Chicago Booth’s Sam Peltzman expanded on this theory, arguing that regulations come about through a balancing act involving politicians and interest groups, which can be companies or other affected parties. Politicians seek support from companies seeking more or less regulation in exchange for campaign contributions, and from voters who will trade their votes in exchange for the policies they want. According to Peltzman, a politician will lean in favor of the interest group that keeps her in office.
Couple these theories with allegations of capture. In Japan, critics of nuclear power suggest that regulators, who are sometimes offered lucrative jobs as plant operators, allowed industry too much influence when writing safety and inspection rules, contributing to the Fukushima Daiichi nuclear meltdown in 2011. The United Kingdom’s customs authority has also been accused of having too cozy a relationship with accountancy firms, causing an unwillingness to crack down on tax avoidance and evasion that save multinational companies billions of pounds in taxes.
But anecdotes, however suggestive, aren’t proof that regulators are shirking their duties. The US Securities and Exchange Commission dropped an inquiry against Deutsche Bank in 2001, and SEC enforcement director Richard H. Walker took a job at the bank a few months later. Are those two events related? In Rolling Stone, writer Matt Taibbi found it concerning, pointing out a decade later that former SEC personnel continued to be well represented in the private sector.
The circular nature of the case illustrates the revolving-door dynamic that has become pervasive at the SEC. A recent study by the Project on Government Oversight found that over the past five years, former SEC personnel filed 789 notices disclosing their intent to represent outside companies before the agency—sometimes within days of their having left the SEC. More than half of the disclosures came from the agency’s enforcement division, who went to bat for the financial industry four times more often than ex-staffers from other wings of the SEC.
But there’s been no proof of quid pro quo. Now the Brattle Group’s Haris Tabakovic and Chicago Booth’s Thomas Wollmann say they’ve found such proof—in the US Patent and Trademark Office.
Examining the patent examiners
The USPTO is one small part of the government bureaucracy. Its examiners issue patents, granting exclusive, if temporary, use rights to inventors who have come up with the latest process, machine, or other such thing that can be legally patented. The office has 8,350 patent examiners, who review patent applications. A good number of them move on to jobs in industry.
So did the examiners who moved to industry behave any differently from the rest? Analyzing the data, Tabakovic and Wollmann find these examiners granted more patents than their peers, particularly to the companies that eventually hired them.
Tabakovic and Wollmann combed through patent applications retrieved from the Patent Examination Research Dataset. These documents list the name and unique identifier of each patent examiner, the name and address of the company applying, and the outcome of the process. Using a roster with names of people legally allowed to file for a patent on behalf of a company, the researchers determined which examiners left to work in industry, as well as whether they wound up working for a company for which they had previously granted a patent.

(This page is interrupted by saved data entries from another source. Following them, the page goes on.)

module PE (input [31:0] x, input [31:0] w, input [31:0] acc, output reg [31:0] res, input clk, output reg [31:0] wout);
  reg [31:0] S1;
  wire [31:0] addout,multout;
  always @(posedge clk) begin
    res <= addout;
    wout <= w;
  end
mult32 m1(.clk(clk),.en(1'b1),.rst(1'b0),.a(x),.b(w),.z(multout),.output_ready());
adder32 a1(.clk(clk),.en(1'b1),.rst(1'b0),.a(multout),.b(acc),.z(addout),.output_ready());
endmodule
==> flow/run.sh <==
#!/bin/bash
# the make line also repeats each setting of config.mk as NAME=value (left out here)
make -C /OpenROAD-flow-scripts/flow DESIGN_CONFIG=/design/flow/config.mk WORK_HOME=/design/flow/orfs CLKGATE_MAP_FILE= finish
==> flow/config.mk <==
export PLATFORM = sky130hd
export DESIGN_NAME = PE
export DESIGN_NICKNAME = PE
export VERILOG_FILES = /design/flow/design.v
export SDC_FILE = /design/flow/constraint.sdc
export NUM_CORES = 4
export LEC_CHECK = 0
export CAP_MARGIN = 20
export CELL_PAD_IN_SITES_GLOBAL_PLACEMENT = 0
export CORE_ASPECT_RATIO = 1.35
export CORE_MARGIN = 2
export CORE_UTILIZATION = 58
export GPL_ROUTABILITY_DRIVEN = 1
export HOLD_SLACK_MARGIN = -0.08
export MAX_ROUTING_LAYER = met5
export SETUP_SLACK_MARGIN = -0.76
export SLEW_MARGIN = 20
export TNS_END_PERCENT = 5
==> flow/constraint.sdc <==
create_clock -name core_clock -period 10.6 [get_ports {clk}]
set_input_delay 2.1200 -clock core_clock [delete_from_list [all_inputs] [get_ports {clk}]]
set_output_delay 2.1200 -clock core_clock [all_outputs]
set_load 0.01 [all_outputs]
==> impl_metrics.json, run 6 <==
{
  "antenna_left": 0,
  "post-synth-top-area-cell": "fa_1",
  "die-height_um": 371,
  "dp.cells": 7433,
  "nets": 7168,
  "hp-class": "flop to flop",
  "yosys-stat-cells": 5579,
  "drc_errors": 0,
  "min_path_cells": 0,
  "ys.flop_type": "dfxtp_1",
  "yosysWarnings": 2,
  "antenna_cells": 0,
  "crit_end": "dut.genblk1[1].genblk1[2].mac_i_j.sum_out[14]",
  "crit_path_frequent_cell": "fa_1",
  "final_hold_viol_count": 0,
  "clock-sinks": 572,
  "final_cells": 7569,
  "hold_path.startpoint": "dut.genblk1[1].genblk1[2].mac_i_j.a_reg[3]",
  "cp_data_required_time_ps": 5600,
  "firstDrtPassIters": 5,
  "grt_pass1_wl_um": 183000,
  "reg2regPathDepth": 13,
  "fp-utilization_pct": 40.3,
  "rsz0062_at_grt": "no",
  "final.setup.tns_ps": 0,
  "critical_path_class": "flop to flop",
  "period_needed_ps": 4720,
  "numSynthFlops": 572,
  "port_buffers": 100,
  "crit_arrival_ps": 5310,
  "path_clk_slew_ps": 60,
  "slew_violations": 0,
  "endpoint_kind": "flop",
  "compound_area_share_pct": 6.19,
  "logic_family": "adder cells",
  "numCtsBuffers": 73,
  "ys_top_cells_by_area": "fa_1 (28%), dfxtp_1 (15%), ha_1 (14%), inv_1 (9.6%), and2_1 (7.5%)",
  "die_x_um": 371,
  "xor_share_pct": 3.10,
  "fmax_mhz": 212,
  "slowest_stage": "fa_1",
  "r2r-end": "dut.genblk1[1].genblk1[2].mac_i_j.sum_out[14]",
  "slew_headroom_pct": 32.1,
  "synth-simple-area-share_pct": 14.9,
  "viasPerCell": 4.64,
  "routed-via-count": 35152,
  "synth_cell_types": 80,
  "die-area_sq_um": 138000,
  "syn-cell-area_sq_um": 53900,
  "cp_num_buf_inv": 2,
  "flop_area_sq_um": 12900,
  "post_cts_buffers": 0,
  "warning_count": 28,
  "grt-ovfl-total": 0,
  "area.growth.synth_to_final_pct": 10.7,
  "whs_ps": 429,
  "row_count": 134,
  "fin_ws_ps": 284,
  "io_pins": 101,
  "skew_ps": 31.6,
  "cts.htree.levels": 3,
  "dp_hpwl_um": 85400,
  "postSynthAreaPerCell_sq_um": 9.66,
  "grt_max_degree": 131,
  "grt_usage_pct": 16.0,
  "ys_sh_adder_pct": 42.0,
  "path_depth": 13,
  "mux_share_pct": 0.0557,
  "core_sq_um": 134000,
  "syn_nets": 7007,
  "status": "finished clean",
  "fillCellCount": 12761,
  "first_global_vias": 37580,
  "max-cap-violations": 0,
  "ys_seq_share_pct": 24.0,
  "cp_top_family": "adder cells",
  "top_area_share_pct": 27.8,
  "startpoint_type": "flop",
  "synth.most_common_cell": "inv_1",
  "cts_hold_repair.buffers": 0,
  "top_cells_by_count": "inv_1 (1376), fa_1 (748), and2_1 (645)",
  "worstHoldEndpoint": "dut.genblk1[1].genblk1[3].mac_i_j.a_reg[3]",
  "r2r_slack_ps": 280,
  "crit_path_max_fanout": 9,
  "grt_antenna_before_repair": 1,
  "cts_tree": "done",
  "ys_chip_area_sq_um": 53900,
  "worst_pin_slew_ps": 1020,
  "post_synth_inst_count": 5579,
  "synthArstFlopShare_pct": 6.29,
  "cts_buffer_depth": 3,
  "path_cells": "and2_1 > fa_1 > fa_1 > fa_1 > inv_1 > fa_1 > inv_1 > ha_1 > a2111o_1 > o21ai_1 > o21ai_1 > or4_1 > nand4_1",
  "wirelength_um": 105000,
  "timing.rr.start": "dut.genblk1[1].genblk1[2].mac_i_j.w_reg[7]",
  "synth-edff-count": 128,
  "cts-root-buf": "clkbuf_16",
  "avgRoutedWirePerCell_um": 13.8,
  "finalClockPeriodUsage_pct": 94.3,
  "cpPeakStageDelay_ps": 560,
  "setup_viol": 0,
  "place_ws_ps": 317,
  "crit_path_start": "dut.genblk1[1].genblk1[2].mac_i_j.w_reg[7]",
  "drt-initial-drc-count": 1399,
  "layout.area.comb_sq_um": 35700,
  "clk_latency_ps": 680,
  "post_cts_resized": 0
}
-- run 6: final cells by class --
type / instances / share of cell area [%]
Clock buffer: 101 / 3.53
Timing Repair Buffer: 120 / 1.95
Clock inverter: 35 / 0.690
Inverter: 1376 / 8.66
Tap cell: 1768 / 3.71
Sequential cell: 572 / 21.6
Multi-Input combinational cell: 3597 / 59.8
==> run a <==
==> flow/design.v (excerpt) <==
module i16_biquad(
    input CLK, RST,
    input unsigned [15:0] A,
    output signed [15:0] B,
    input signed [15:0] b_0,
    input signed [15:0] b_1,
    input signed [15:0] b_2,
    input signed [15:0] a_1,
    input signed [15:0] a_2
);
wire signed [17:0] feedback;
wire signed [31:0] P_b0;
wire signed [31:0] P_b1;
wire signed [31:0] P_b2;
wire signed [33:0] P_a1;
wire signed [33:0] P_a2;
wire signed [35:0] S_0;
wire signed [35:0] S_1;
wire signed [35:0] S_2;
wire signed [35:0] Z_0;
wire signed [35:0] Z_1;
i16_mul mul_b0(
    .A(A),
    .B(b_0),
    .P(P_b0)
);
i16_mul mul_b1(
    .A(A),
    .B(b_1),
    .P(P_b1)
);
i16_mul mul_b2(
    .A(A),
    .B(b_2),
    .P(P_b2)
);
i18_mul mul_a1(
    .A(feedback),
    .B_coef(a_1),
    .P(P_a1)
);
i18_mul mul_a2(
    .A(feedback),
    .B_coef(a_2),
    .P(P_a2)
);
i36_acc ACC_0(
    .A(P_a2),
    .B(P_b2),
    ._Z(36'sd0),
    .S(S_0)
);
i36_acc ACC_1(
    .A(P_a1),
    .B(P_b1),
    ._Z(Z_0),
    .S(S_1)
);
i36_acc ACC_2(
    .A(34'sd0),
    .B(P_b0),
    ._Z(Z_1),
    .S(S_2)
);
i36_delay DELAY_0(
    .CLK(CLK),
    .RST(RST),
    .STORE(S_0),
    .READ(Z_0)
);
i36_delay DELAY_1(
    .CLK(CLK),
    .RST(RST),
  ...
clock: 11.1 ns
lec_check: 0
abc_area: 0
cap_margin: 5
core_aspect_ratio: 0.94
core_margin: 2
core_utilization: 72
cts_cluster_size: 76
gpl_routability_driven: 1
gpl_timing_driven: 1
hold_slack_margin: -0.08
place_density: 0.66
setup_slack_margin: 2.01
slew_margin: 20
tns_end_percent: 80
run.sh (not shown) runs the stock make flow with config.mk's settings and CLKGATE_MAP_FILE=.
==> run b: changes against run a <==
Settings changed: CORE_MARGIN 2 to 7, CORE_UTILIZATION 72 to 40, CTS_CLUSTER_DIAMETER set to 317, CTS_CLUSTER_SIZE 76 to 98, HOLD_SLACK_MARGIN -0.08 to 0.26, PLACE_DENSITY 0.66 to 0.8, SETUP_SLACK_MARGIN 2.01 to -1.58, TNS_END_PERCENT 80 to 5.
==> flow/constraint.sdc (replaced) <==
create_clock -name core_clock -period 23.7 [get_ports {CLK}]
set_input_delay 4.7400 -clock core_clock [delete_from_list [all_inputs] [get_ports {CLK}]]
set_output_delay 4.7400 -clock core_clock [all_outputs]
set_load 0.01 [all_outputs]
==> run c: changes against run a <==
Settings changed: CAP_MARGIN 5 to 20, SETUP_SLACK_MARGIN 2.01 to 0.36.
==> run d: changes against run a <==
Settings changed: ABC_AREA 0 to not set, CAP_MARGIN 5 to 20, CORE_ASPECT_RATIO 0.94 to not set, CORE_UTILIZATION 72 to 31, CTS_CLUSTER_SIZE 76 to not set, GPL_ROUTABILITY_DRIVEN 1 to not set, GPL_TIMING_DRIVEN 1 to not set, HOLD_SLACK_MARGIN -0.08 to not set, PLACE_DENSITY 0.66 to not set, SETUP_SLACK_MARGIN 2.01 to not set, TNS_END_PERCENT 80 to not set.
==> flow/constraint.sdc (replaced) <==
create_clock -name core_clock -period 15.8 [get_ports {CLK}]
set_input_delay 3.1600 -clock core_clock [delete_from_list [all_inputs] [get_ports {CLK}]]
set_output_delay 3.1600 -clock core_clock [all_outputs]
set_load 0.01 [all_outputs]
==> metrics.cfg <==
[final_timing]
finalCriticalPeriod_ns=15.47
fin_tns_setup_ns=0

[placed_design]
pre_cts_slack_ns=-0.8866

[worst_setup_path]
crit_path_end=DELAY_0.READ[33]
path_depth=50
critPathMaxFanout=15

[run_status]
status=timing/DRC/antenna clean

[cts]
cts.repair.resized=32

[detailed_routing]
drtPass1Iterations=7
routed_wl_um=162600

the above is filed under run d

==> metrics.cfg <==
[run_status]
status=failed layout checks
violations=negative setup slack

[cts]
cts.repair.resized=403
cts_root_buffer=clkbuf_16

[final_timing]
setup_viol=77
finalCriticalPeriod_ns=14.34
final.setup.worst_slack_ns=-3.240

[worst_setup_path]
crit_path_end=DELAY_1.READ[33]
critPathMaxFanout=5

[detailed_routing]
drtPass1Iterations=7
routed_wl_um=154700
drtIter0Drc=3129

[flow_run]
log.warning_count=35

[placed_design]
pre_cts_slack_ns=-4.464

[layout]
logic_gates=3878

the above is filed under run c

==> metrics.cfg <==
[run_status]
status=timing/DRC/antenna clean

[detailed_routing]
routed_wl_um=140600
drtPass1Iterations=6

[final_timing]
fin_tns_setup_ns=0

[worst_setup_path]
crit_path_end=DELAY_0.READ[31]
critPathMaxFanout=34
path_depth=42

[layout]
fin_cells=7870

[global_route]
grt_max_degree=72

[synthesis]
fa_ha_area_share_pct=65.52
synthAoiAreaFrac_pct=3.103

[placed_design]
pre_cts_slack_ns=4.234

[cts]
cts.repair.resized=0
path_clk_slew_ns=0.06

the above is filed under run b

==> metrics.cfg <==
[run_status]
status=failed layout checks
violations=negative setup slack

[final_timing]
setup_viol=78
final.setup.worst_slack_ns=-3.332
fin_tns_setup_ns=-163.27
finalCriticalPeriod_ns=14.43

[worst_setup_path]
critPathMaxFanout=9
path_depth=49
crit_path_end=DELAY_0.READ[28]

[detailed_routing]
routed_wl_um=160500
drtPass1Iterations=6
viasPerCell=5.586

[cts]
cts.repair.resized=312

[global_route]
overflow=0

[placed_design]
pre_cts_slack_ns=-4.885

the above is filed under run a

The data set from 2001 to 2015 included more than 10,000 patent examiners and over 1 million applications, of which 63 percent were approved. During these years, about 1,000 patent examiners left the USPTO to become patent practitioners, and those who left were 10 percent more likely to grant patents. The revolving-door examiners granted 10–16 percent more patents to companies for which they went to work.
Pennsylvania State University’s Jess Cornaggia and Kimberly Cornaggia, and University of Texas at Dallas’s Han Xia find a similar pattern at credit rating agencies, the private companies and quasi regulators tasked with grading corporate debt. Like patent examiners, employees at credit rating agencies often move on to industry. And the researchers find that credit analysts who left ratings agencies inflated the ratings of the companies they went to work for by between 0.18 and 0.23 notches, or grades, on average. Equity analysts may be affected too: in the year leading up to their departure for industry, analysts gave the companies they went to work for more favorable forecasts and recommendations, according to research by UC Irvine’s Ben Lourie. They even went so far as to downgrade competitors.